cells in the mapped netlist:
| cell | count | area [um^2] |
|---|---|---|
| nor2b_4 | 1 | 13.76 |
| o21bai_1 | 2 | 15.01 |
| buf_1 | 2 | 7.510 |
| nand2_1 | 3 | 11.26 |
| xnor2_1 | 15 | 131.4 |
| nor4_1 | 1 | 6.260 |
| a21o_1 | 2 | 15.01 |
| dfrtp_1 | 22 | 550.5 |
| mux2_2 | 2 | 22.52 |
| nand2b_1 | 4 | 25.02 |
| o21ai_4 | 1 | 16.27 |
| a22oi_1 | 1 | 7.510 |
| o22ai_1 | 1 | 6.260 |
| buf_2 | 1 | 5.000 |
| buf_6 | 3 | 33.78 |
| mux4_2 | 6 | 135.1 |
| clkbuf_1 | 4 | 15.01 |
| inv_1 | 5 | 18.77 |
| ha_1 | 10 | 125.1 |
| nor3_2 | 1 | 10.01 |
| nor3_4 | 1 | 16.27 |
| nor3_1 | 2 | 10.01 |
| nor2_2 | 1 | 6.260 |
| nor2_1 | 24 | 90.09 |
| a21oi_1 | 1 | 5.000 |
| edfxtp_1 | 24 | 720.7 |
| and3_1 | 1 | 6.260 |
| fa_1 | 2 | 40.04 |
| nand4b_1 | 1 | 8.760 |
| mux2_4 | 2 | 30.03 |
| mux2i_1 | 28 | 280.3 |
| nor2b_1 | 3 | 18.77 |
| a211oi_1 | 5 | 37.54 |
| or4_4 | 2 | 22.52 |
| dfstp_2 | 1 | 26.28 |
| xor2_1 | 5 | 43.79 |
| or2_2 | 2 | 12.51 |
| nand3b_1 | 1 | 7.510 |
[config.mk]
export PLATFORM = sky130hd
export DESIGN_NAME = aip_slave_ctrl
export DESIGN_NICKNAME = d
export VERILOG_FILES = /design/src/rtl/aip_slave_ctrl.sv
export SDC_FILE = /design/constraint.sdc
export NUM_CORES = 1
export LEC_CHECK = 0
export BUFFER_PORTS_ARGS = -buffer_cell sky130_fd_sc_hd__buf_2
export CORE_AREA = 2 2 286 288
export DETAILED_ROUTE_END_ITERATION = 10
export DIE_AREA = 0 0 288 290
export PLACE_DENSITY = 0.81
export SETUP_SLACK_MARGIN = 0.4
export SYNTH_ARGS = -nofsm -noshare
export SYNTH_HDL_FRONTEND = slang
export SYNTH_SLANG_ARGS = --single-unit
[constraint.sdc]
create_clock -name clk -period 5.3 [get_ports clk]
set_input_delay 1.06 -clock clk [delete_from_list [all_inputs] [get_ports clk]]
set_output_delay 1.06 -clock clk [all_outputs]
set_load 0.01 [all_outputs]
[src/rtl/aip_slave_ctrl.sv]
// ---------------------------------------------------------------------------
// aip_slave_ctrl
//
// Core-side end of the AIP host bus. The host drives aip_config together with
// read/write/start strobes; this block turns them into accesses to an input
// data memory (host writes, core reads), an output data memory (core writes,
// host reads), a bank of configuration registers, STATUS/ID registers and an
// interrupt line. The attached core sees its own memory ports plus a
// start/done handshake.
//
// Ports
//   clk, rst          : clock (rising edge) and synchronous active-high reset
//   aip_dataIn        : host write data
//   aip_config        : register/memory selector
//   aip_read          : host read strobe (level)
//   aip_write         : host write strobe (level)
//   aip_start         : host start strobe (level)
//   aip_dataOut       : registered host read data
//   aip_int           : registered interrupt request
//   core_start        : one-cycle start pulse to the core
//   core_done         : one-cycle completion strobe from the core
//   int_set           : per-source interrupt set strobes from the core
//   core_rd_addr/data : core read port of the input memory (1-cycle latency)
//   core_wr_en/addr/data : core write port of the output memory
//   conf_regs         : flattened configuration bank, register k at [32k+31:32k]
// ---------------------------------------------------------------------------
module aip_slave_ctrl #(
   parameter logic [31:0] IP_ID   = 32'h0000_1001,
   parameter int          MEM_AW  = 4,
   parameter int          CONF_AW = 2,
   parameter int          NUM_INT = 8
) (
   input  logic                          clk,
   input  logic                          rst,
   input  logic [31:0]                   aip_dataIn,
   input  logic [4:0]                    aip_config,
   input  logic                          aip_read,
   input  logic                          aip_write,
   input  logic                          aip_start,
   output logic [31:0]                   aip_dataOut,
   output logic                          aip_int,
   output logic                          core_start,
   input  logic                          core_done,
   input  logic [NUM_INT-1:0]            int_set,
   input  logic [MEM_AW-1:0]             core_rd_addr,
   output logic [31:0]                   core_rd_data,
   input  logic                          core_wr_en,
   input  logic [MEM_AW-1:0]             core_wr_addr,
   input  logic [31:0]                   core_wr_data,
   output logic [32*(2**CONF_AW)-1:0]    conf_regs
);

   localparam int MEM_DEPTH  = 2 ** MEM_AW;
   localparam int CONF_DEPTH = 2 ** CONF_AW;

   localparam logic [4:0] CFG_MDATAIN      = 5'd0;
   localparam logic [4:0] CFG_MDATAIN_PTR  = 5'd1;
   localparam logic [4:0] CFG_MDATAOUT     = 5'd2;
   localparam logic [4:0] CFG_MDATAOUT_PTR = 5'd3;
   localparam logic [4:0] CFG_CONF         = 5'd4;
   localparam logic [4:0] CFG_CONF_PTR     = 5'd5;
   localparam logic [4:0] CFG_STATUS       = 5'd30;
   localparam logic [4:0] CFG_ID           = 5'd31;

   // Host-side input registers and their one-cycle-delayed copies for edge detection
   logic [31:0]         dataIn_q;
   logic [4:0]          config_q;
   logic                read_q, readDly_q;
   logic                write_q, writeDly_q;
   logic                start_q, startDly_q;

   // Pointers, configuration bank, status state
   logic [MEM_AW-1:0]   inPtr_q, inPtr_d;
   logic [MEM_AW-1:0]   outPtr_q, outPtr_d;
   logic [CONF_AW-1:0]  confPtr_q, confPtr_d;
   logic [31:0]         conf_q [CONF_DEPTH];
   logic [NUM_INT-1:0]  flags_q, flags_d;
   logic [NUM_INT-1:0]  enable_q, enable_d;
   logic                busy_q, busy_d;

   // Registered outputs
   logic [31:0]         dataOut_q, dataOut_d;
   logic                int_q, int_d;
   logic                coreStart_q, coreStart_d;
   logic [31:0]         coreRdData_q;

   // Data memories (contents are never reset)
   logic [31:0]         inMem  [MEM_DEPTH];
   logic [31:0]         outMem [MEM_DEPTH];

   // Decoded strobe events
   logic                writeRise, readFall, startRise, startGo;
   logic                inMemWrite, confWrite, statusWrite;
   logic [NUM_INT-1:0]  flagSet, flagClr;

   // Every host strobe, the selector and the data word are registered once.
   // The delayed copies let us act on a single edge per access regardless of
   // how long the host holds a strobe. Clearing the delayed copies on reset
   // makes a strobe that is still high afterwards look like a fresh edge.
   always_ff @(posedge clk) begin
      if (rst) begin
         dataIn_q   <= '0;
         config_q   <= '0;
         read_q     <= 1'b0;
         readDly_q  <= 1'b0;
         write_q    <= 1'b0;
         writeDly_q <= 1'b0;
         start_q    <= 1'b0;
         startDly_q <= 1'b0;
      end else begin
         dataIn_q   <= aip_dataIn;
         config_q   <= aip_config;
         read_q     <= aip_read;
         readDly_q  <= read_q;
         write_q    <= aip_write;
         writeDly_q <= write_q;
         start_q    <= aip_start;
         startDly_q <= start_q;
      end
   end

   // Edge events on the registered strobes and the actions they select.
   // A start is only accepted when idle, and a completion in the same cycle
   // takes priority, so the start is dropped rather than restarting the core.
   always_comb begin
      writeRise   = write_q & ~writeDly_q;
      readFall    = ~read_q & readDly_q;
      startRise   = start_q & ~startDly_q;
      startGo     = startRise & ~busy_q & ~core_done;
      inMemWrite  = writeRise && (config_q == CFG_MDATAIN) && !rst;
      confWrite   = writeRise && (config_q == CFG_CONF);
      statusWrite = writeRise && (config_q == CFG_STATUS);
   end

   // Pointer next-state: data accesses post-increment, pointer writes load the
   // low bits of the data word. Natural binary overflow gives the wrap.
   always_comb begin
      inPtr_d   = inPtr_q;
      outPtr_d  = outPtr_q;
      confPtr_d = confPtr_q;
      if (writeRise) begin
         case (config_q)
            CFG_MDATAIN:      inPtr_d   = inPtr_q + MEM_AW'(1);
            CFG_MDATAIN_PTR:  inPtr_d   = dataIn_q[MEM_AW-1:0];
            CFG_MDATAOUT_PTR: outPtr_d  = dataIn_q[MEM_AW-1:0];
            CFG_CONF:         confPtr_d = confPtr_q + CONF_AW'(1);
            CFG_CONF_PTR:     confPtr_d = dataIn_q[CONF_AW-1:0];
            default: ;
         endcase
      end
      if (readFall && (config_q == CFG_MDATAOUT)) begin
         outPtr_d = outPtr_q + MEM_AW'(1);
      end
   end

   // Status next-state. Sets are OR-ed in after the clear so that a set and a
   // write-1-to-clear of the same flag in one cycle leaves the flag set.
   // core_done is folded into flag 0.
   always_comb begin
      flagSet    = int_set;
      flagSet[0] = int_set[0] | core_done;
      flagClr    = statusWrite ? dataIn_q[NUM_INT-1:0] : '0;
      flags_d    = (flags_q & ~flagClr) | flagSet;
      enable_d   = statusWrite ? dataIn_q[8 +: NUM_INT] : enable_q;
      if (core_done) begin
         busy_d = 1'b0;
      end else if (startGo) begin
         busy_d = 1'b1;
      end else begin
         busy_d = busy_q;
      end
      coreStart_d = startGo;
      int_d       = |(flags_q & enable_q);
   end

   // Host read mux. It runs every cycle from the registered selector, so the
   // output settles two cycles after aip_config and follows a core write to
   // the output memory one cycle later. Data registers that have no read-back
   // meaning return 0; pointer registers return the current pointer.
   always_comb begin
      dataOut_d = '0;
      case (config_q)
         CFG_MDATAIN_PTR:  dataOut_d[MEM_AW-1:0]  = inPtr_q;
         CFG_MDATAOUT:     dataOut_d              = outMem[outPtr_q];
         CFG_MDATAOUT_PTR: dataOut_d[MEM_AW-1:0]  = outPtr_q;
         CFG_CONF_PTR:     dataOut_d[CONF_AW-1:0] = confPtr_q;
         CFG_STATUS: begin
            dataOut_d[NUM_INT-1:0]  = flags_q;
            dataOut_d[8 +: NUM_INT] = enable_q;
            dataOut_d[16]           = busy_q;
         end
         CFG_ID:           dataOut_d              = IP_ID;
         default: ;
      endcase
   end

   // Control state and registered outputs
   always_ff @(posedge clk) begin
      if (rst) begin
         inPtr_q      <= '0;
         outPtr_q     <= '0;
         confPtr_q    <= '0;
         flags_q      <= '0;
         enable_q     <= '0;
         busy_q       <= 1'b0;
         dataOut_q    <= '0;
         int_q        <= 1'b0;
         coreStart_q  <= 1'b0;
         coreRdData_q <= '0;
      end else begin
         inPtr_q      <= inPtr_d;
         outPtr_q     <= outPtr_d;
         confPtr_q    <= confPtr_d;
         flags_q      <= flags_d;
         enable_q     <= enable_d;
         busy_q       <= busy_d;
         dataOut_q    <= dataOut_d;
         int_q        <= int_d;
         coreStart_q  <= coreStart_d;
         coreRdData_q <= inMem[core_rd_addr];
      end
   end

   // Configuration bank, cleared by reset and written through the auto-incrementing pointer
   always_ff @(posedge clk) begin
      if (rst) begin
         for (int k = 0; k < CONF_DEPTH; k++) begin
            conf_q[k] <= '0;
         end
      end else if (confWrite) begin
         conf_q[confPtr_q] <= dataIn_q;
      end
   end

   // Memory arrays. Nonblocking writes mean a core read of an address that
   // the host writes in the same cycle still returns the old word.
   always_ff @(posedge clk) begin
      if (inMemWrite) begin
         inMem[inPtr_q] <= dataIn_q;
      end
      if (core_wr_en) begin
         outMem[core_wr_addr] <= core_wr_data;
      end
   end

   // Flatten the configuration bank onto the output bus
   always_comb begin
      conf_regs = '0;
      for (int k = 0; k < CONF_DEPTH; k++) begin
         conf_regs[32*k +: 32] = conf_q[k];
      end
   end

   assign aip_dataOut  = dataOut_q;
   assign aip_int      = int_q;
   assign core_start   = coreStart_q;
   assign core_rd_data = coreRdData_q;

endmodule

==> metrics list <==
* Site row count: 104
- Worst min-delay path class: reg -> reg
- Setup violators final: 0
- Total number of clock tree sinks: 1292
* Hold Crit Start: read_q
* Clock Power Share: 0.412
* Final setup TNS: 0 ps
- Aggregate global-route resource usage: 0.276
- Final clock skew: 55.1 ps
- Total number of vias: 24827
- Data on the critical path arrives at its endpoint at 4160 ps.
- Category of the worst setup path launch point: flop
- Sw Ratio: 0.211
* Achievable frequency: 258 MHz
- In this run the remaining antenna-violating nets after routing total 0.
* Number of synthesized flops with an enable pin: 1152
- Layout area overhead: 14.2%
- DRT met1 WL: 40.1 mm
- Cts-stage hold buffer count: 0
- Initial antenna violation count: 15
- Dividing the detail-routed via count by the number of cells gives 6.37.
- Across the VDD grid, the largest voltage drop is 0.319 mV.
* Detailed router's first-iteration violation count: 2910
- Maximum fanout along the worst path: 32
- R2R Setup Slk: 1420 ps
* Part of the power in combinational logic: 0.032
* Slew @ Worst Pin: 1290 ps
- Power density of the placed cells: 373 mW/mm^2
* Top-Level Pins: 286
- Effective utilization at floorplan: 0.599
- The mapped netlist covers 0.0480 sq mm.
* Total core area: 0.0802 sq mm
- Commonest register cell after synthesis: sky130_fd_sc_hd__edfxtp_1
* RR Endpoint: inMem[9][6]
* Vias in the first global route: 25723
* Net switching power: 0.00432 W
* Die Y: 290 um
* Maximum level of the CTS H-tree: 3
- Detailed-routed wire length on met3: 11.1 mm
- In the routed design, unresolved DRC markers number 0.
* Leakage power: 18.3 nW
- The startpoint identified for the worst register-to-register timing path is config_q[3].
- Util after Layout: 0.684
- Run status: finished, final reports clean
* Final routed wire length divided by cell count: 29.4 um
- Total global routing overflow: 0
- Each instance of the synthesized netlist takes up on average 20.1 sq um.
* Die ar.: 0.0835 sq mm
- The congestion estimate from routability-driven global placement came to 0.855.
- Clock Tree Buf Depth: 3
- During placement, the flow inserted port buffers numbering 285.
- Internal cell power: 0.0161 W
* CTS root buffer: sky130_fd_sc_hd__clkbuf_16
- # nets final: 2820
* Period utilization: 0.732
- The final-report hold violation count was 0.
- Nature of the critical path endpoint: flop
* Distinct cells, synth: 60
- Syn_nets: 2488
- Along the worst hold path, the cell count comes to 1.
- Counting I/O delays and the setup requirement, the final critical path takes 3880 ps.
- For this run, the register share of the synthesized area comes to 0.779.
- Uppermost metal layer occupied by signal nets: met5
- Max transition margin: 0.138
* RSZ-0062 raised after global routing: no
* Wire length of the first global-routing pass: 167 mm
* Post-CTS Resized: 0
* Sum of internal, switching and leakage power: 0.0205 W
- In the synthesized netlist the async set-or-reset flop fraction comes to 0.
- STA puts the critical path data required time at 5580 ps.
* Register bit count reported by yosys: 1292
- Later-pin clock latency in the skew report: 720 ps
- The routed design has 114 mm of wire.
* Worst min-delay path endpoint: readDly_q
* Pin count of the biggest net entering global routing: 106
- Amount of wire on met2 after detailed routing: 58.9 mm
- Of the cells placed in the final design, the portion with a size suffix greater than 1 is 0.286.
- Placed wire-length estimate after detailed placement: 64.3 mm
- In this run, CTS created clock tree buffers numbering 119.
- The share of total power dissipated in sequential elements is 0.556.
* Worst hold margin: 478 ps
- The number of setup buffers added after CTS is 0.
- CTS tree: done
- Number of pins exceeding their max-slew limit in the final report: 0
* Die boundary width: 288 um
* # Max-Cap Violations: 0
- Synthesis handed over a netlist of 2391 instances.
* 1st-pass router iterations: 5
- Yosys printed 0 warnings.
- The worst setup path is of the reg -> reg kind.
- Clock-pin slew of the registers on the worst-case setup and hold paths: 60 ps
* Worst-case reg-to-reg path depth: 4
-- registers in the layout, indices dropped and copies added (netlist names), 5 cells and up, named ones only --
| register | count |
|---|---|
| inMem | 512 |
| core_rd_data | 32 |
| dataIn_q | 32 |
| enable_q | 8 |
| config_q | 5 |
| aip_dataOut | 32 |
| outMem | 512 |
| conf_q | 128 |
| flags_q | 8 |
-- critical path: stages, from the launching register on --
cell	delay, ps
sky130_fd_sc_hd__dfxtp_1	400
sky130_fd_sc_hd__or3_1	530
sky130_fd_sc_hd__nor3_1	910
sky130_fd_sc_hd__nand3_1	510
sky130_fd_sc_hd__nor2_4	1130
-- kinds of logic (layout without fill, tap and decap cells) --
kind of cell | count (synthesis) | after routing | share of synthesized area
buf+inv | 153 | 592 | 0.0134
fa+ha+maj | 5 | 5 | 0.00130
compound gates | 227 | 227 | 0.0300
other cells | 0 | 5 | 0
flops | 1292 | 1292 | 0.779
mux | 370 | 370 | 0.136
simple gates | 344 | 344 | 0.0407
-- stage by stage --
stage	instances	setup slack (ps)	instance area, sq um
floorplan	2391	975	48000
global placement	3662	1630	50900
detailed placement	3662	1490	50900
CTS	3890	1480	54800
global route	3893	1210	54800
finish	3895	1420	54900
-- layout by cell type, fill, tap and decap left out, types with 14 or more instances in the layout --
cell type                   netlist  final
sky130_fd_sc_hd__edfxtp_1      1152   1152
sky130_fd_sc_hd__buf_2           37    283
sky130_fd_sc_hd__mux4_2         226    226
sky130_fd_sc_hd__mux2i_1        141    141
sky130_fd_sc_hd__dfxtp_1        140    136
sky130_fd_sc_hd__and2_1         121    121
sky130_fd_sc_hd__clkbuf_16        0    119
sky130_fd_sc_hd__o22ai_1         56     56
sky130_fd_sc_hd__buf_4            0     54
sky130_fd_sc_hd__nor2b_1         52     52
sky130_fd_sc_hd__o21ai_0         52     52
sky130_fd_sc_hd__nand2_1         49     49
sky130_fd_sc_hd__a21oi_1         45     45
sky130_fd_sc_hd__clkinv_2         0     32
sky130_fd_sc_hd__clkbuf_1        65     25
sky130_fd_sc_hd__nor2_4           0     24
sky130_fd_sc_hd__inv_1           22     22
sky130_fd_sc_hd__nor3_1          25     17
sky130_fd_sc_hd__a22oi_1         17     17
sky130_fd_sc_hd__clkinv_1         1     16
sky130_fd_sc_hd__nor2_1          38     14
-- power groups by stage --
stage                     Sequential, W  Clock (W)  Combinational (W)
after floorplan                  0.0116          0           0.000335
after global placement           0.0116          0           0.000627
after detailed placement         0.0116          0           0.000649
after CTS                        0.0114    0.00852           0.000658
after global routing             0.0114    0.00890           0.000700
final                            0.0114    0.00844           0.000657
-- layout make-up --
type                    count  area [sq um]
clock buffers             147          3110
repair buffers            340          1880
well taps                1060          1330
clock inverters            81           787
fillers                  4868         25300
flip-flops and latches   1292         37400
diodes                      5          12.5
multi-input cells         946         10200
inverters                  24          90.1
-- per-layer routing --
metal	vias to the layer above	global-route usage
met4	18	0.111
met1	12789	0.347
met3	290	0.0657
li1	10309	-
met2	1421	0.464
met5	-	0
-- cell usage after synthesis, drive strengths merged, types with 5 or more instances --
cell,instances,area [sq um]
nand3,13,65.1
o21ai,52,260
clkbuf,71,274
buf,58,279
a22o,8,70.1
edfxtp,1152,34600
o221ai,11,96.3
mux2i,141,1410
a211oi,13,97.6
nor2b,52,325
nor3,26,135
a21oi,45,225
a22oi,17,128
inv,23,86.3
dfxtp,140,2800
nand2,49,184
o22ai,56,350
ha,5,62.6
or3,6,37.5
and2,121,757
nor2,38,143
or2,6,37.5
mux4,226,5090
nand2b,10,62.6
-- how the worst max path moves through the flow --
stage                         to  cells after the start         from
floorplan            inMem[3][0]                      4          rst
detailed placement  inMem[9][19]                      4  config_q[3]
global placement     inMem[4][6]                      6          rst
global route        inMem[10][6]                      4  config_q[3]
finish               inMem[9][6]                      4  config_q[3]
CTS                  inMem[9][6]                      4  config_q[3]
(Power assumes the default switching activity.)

* _Problem requirements_
Return, with no change at all, every line in the entries above from the line containing "inMemWrite, confWrite, statusWrite;" through the line containing "copies on reset".

* _Expected answer_
   logic                inMemWrite, confWrite, statusWrite;
   logic [NUM_INT-1:0]  flagSet, flagClr;

   // Every host strobe, the selector and the data word are registered once.
   // The delayed copies let us act on a single edge per access regardless of
   // how long the host holds a strobe. Clearing the delayed copies on reset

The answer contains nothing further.